▼▼▼

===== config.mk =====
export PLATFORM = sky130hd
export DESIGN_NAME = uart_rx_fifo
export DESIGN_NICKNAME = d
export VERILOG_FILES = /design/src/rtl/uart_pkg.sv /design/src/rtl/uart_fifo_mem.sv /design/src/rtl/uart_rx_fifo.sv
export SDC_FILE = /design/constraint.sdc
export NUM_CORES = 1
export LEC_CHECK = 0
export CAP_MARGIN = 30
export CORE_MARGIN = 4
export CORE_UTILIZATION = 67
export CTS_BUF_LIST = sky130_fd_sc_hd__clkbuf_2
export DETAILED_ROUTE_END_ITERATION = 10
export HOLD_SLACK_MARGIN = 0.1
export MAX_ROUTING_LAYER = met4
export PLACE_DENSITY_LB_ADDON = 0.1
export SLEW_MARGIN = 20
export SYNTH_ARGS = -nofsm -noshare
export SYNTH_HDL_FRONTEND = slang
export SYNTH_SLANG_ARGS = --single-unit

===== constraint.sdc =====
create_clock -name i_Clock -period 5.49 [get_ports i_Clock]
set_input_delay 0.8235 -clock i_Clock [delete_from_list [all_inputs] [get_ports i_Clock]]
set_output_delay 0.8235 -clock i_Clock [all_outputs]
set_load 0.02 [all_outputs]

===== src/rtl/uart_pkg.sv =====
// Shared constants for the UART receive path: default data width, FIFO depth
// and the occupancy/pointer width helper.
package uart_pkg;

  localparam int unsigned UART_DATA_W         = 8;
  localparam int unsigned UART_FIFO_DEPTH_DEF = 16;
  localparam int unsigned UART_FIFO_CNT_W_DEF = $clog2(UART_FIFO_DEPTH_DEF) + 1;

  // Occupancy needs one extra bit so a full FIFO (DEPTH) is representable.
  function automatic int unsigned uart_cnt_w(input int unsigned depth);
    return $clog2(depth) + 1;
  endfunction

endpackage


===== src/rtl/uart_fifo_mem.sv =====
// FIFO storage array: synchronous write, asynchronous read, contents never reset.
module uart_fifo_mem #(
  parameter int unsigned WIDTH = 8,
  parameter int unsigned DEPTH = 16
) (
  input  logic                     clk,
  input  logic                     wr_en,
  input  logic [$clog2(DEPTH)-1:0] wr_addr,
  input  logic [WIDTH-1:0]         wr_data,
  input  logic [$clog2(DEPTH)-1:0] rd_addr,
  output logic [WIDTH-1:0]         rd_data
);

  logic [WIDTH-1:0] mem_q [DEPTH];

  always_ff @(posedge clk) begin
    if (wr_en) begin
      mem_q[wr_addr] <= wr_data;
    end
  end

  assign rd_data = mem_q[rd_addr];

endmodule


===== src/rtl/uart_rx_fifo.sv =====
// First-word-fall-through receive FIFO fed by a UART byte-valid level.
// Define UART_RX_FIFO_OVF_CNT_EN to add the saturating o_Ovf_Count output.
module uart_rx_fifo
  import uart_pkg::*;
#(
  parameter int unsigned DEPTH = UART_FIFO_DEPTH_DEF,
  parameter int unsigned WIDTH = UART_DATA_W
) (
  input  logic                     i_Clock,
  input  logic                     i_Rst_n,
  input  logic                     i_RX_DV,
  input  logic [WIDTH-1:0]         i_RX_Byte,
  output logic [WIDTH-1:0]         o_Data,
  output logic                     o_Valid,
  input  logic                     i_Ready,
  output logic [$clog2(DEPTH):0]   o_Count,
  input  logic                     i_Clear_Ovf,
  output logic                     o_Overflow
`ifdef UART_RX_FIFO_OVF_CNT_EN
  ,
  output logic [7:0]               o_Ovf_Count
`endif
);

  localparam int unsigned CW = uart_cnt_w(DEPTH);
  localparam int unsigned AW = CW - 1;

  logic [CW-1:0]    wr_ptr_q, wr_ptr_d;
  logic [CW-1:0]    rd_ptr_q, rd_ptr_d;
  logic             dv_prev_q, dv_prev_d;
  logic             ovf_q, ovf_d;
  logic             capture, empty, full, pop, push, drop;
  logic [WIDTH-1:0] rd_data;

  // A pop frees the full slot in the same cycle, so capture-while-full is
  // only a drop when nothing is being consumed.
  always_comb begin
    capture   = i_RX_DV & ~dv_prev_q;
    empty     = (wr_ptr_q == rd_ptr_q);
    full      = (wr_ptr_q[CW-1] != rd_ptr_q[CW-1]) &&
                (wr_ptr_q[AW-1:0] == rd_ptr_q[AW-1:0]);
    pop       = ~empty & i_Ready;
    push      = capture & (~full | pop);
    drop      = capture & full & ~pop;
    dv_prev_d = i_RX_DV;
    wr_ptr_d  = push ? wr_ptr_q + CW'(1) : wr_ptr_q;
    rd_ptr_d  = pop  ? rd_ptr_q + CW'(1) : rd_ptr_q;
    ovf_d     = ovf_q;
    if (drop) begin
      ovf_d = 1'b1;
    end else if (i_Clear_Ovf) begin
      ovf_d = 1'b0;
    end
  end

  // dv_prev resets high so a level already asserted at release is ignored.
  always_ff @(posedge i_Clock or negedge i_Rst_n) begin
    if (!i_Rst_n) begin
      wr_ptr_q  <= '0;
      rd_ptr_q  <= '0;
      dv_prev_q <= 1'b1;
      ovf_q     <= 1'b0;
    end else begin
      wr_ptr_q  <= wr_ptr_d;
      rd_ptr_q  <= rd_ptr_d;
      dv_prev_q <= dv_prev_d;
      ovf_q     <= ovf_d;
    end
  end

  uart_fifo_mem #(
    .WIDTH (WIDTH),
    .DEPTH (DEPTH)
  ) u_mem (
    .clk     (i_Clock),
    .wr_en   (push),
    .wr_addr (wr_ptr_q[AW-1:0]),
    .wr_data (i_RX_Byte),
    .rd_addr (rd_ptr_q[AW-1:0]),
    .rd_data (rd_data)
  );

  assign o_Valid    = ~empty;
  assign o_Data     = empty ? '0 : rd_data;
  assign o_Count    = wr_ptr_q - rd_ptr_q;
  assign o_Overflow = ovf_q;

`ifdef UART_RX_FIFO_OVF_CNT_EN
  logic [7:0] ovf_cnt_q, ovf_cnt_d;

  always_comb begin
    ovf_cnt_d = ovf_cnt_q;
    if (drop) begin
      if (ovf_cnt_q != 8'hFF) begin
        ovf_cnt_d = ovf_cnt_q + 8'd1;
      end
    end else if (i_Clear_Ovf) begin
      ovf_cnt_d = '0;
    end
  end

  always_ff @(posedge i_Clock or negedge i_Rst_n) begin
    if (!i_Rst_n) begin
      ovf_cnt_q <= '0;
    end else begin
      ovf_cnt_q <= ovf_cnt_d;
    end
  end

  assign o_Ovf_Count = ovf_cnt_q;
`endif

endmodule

▲▲▲

* _ABOUT THIS EXERCISE_: Repeat the material above in full. Match it exactly.

* _OUTPUT BELOW_:
===== config.mk =====
export PLATFORM = sky130hd
export DESIGN_NAME = uart_rx_fifo
export DESIGN_NICKNAME = d
export VERILOG_FILES = /design/src/rtl/uart_pkg.sv /design/src/rtl/uart_fifo_mem.sv /design/src/rtl/uart_rx_fifo.sv
export SDC_FILE = /design/constraint.sdc
export NUM_CORES = 1
export LEC_CHECK = 0
export CAP_MARGIN = 30
export CORE_MARGIN = 4
export CORE_UTILIZATION = 67
export CTS_BUF_LIST = sky130_fd_sc_hd__clkbuf_2
export DETAILED_ROUTE_END_ITERATION = 10
export HOLD_SLACK_MARGIN = 0.1
export MAX_ROUTING_LAYER = met4
export PLACE_DENSITY_LB_ADDON = 0.1
export SLEW_MARGIN = 20
export SYNTH_ARGS = -nofsm -noshare
export SYNTH_HDL_FRONTEND = slang
export SYNTH_SLANG_ARGS = --single-unit

===== constraint.sdc =====
create_clock -name i_Clock -period 5.49 [get_ports i_Clock]
set_input_delay 0.8235 -clock i_Clock [delete_from_list [all_inputs] [get_ports i_Clock]]
set_output_delay 0.8235 -clock i_Clock [all_outputs]
set_load 0.02 [all_outputs]

===== src/rtl/uart_pkg.sv =====
// Shared constants for the UART receive path: default data width, FIFO depth
// and the occupancy/pointer width helper.
package uart_pkg;

  localparam int unsigned UART_DATA_W         = 8;
  localparam int unsigned UART_FIFO_DEPTH_DEF = 16;
  localparam int unsigned UART_FIFO_CNT_W_DEF = $clog2(UART_FIFO_DEPTH_DEF) + 1;

  // Occupancy needs one extra bit so a full FIFO (DEPTH) is representable.
  function automatic int unsigned uart_cnt_w(input int unsigned depth);
    return $clog2(depth) + 1;
  endfunction

endpackage


===== src/rtl/uart_fifo_mem.sv =====
// FIFO storage array: synchronous write, asynchronous read, contents never reset.
module uart_fifo_mem #(
  parameter int unsigned WIDTH = 8,
  parameter int unsigned DEPTH = 16
) (
  input  logic                     clk,
  input  logic                     wr_en,
  input  logic [$clog2(DEPTH)-1:0] wr_addr,
  input  logic [WIDTH-1:0]         wr_data,
  input  logic [$clog2(DEPTH)-1:0] rd_addr,
  output logic [WIDTH-1:0]         rd_data
);

  logic [WIDTH-1:0] mem_q [DEPTH];

  always_ff @(posedge clk) begin
    if (wr_en) begin
      mem_q[wr_addr] <= wr_data;
    end
  end

  assign rd_data = mem_q[rd_addr];

endmodule


===== src/rtl/uart_rx_fifo.sv =====
// First-word-fall-through receive FIFO fed by a UART byte-valid level.
// Define UART_RX_FIFO_OVF_CNT_EN to add the saturating o_Ovf_Count output.
module uart_rx_fifo
  import uart_pkg::*;
#(
  parameter int unsigned DEPTH = UART_FIFO_DEPTH_DEF,
  parameter int unsigned WIDTH = UART_DATA_W
) (
  input  logic                     i_Clock,
  input  logic                     i_Rst_n,
  input  logic                     i_RX_DV,
  input  logic [WIDTH-1:0]         i_RX_Byte,
  output logic [WIDTH-1:0]         o_Data,
  output logic                     o_Valid,
  input  logic                     i_Ready,
  output logic [$clog2(DEPTH):0]   o_Count,
  input  logic                     i_Clear_Ovf,
  output logic                     o_Overflow
`ifdef UART_RX_FIFO_OVF_CNT_EN
  ,
  output logic [7:0]               o_Ovf_Count
`endif
);

  localparam int unsigned CW = uart_cnt_w(DEPTH);
  localparam int unsigned AW = CW - 1;

  logic [CW-1:0]    wr_ptr_q, wr_ptr_d;
  logic [CW-1:0]    rd_ptr_q, rd_ptr_d;
  logic             dv_prev_q, dv_prev_d;
  logic             ovf_q, ovf_d;
  logic             capture, empty, full, pop, push, drop;
  logic [WIDTH-1:0] rd_data;

  // A pop frees the full slot in the same cycle, so capture-while-full is
  // only a drop when nothing is being consumed.
  always_comb begin
    capture   = i_RX_DV & ~dv_prev_q;
    empty     = (wr_ptr_q == rd_ptr_q);
    full      = (wr_ptr_q[CW-1] != rd_ptr_q[CW-1]) &&
                (wr_ptr_q[AW-1:0] == rd_ptr_q[AW-1:0]);
    pop       = ~empty & i_Ready;
    push      = capture & (~full | pop);
    drop      = capture & full & ~pop;
    dv_prev_d = i_RX_DV;
    wr_ptr_d  = push ? wr_ptr_q + CW'(1) : wr_ptr_q;
    rd_ptr_d  = pop  ? rd_ptr_q + CW'(1) : rd_ptr_q;
    ovf_d     = ovf_q;
    if (drop) begin
      ovf_d = 1'b1;
    end else if (i_Clear_Ovf) begin
      ovf_d = 1'b0;
    end
  end

  // dv_prev resets high so a level already asserted at release is ignored.
  always_ff @(posedge i_Clock or negedge i_Rst_n) begin
    if (!i_Rst_n) begin
      wr_ptr_q  <= '0;
      rd_ptr_q  <= '0;
      dv_prev_q <= 1'b1;
      ovf_q     <= 1'b0;
    end else begin
      wr_ptr_q  <= wr_ptr_d;
      rd_ptr_q  <= rd_ptr_d;
      dv_prev_q <= dv_prev_d;
      ovf_q     <= ovf_d;
    end
  end

  uart_fifo_mem #(
    .WIDTH (WIDTH),
    .DEPTH (DEPTH)
  ) u_mem (
    .clk     (i_Clock),
    .wr_en   (push),
    .wr_addr (wr_ptr_q[AW-1:0]),
    .wr_data (i_RX_Byte),
    .rd_addr (rd_ptr_q[AW-1:0]),
    .rd_data (rd_data)
  );

  assign o_Valid    = ~empty;
  assign o_Data     = empty ? '0 : rd_data;
  assign o_Count    = wr_ptr_q - rd_ptr_q;
  assign o_Overflow = ovf_q;

`ifdef UART_RX_FIFO_OVF_CNT_EN
  logic [7:0] ovf_cnt_q, ovf_cnt_d;

  always_comb begin
    ovf_cnt_d = ovf_cnt_q;
    if (drop) begin
      if (ovf_cnt_q != 8'hFF) begin
        ovf_cnt_d = ovf_cnt_q + 8'd1;
      end
    end else if (i_Clear_Ovf) begin
      ovf_cnt_d = '0;
    end
  end

  always_ff @(posedge i_Clock or negedge i_Rst_n) begin
    if (!i_Rst_n) begin
      ovf_cnt_q <= '0;
    end else begin
      ovf_cnt_q <= ovf_cnt_d;
    end
  end

  assign o_Ovf_Count = ovf_cnt_q;
`endif

endmodule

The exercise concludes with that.